Give back the entries exactly, ending with the "Setup of build" line.

--- START ---

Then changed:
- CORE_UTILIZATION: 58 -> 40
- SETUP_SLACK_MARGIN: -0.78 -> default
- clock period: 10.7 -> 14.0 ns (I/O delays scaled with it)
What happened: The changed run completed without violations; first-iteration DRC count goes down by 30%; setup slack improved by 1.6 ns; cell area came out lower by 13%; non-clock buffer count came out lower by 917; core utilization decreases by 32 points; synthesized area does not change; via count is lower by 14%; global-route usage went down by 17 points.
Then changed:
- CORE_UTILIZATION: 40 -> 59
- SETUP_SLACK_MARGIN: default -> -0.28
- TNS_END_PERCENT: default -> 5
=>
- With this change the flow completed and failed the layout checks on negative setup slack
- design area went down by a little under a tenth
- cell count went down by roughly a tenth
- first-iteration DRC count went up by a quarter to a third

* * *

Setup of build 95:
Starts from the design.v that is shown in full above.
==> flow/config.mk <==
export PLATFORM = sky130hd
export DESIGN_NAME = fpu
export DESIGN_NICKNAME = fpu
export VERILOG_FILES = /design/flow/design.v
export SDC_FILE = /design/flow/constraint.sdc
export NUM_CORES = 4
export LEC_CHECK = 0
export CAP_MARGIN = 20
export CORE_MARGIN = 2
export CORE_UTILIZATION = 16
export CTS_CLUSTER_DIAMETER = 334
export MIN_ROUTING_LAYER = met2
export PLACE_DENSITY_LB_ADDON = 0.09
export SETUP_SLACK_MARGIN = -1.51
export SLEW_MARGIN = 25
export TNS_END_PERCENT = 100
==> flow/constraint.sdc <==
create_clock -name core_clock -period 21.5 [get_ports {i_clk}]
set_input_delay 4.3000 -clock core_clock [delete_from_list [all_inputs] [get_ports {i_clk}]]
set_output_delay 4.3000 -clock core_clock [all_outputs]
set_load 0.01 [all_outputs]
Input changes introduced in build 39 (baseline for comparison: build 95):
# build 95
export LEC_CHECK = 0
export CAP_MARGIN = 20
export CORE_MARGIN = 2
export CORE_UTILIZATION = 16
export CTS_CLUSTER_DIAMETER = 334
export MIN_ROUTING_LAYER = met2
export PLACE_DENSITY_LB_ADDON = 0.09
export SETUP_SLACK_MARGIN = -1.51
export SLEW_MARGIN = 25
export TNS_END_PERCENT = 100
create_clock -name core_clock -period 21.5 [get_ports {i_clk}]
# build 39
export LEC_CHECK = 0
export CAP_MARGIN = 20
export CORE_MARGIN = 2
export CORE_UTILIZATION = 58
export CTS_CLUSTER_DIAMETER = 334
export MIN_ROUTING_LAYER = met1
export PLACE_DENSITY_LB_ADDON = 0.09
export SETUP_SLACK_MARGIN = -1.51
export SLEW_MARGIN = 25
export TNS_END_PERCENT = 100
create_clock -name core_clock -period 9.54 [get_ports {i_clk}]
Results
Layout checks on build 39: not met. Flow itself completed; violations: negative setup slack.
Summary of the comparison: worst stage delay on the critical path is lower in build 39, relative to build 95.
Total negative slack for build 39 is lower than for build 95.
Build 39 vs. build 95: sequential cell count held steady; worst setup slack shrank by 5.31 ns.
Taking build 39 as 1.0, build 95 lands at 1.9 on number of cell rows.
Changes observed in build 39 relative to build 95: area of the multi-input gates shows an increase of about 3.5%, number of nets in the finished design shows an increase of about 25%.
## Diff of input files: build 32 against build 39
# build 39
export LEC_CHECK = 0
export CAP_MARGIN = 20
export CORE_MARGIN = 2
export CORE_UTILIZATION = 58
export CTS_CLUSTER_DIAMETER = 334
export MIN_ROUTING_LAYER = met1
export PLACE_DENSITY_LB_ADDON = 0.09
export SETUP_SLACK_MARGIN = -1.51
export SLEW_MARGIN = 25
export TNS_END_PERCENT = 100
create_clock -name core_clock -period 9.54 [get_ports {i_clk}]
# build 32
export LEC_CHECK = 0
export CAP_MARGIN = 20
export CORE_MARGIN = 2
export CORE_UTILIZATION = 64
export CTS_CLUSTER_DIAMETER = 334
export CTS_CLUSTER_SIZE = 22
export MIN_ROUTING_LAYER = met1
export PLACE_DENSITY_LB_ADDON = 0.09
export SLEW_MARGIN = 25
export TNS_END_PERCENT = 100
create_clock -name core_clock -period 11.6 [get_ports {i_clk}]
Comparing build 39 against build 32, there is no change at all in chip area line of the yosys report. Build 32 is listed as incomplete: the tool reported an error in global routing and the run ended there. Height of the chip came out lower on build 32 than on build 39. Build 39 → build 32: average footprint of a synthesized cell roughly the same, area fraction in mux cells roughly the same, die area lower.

--- END ---

- YOUR SOLUTION:
Then changed:
- CORE_UTILIZATION: 58 -> 40
- SETUP_SLACK_MARGIN: -0.78 -> default
- clock period: 10.7 -> 14.0 ns (I/O delays scaled with it)
What happened: The changed run completed without violations; first-iteration DRC count goes down by 30%; setup slack improved by 1.6 ns; cell area came out lower by 13%; non-clock buffer count came out lower by 917; core utilization decreases by 32 points; synthesized area does not change; via count is lower by 14%; global-route usage went down by 17 points.
Then changed:
- CORE_UTILIZATION: 40 -> 59
- SETUP_SLACK_MARGIN: default -> -0.28
- TNS_END_PERCENT: default -> 5
=>
- With this change the flow completed and failed the layout checks on negative setup slack
- design area went down by a little under a tenth
- cell count went down by roughly a tenth
- first-iteration DRC count went up by a quarter to a third

* * *

Setup of build 95:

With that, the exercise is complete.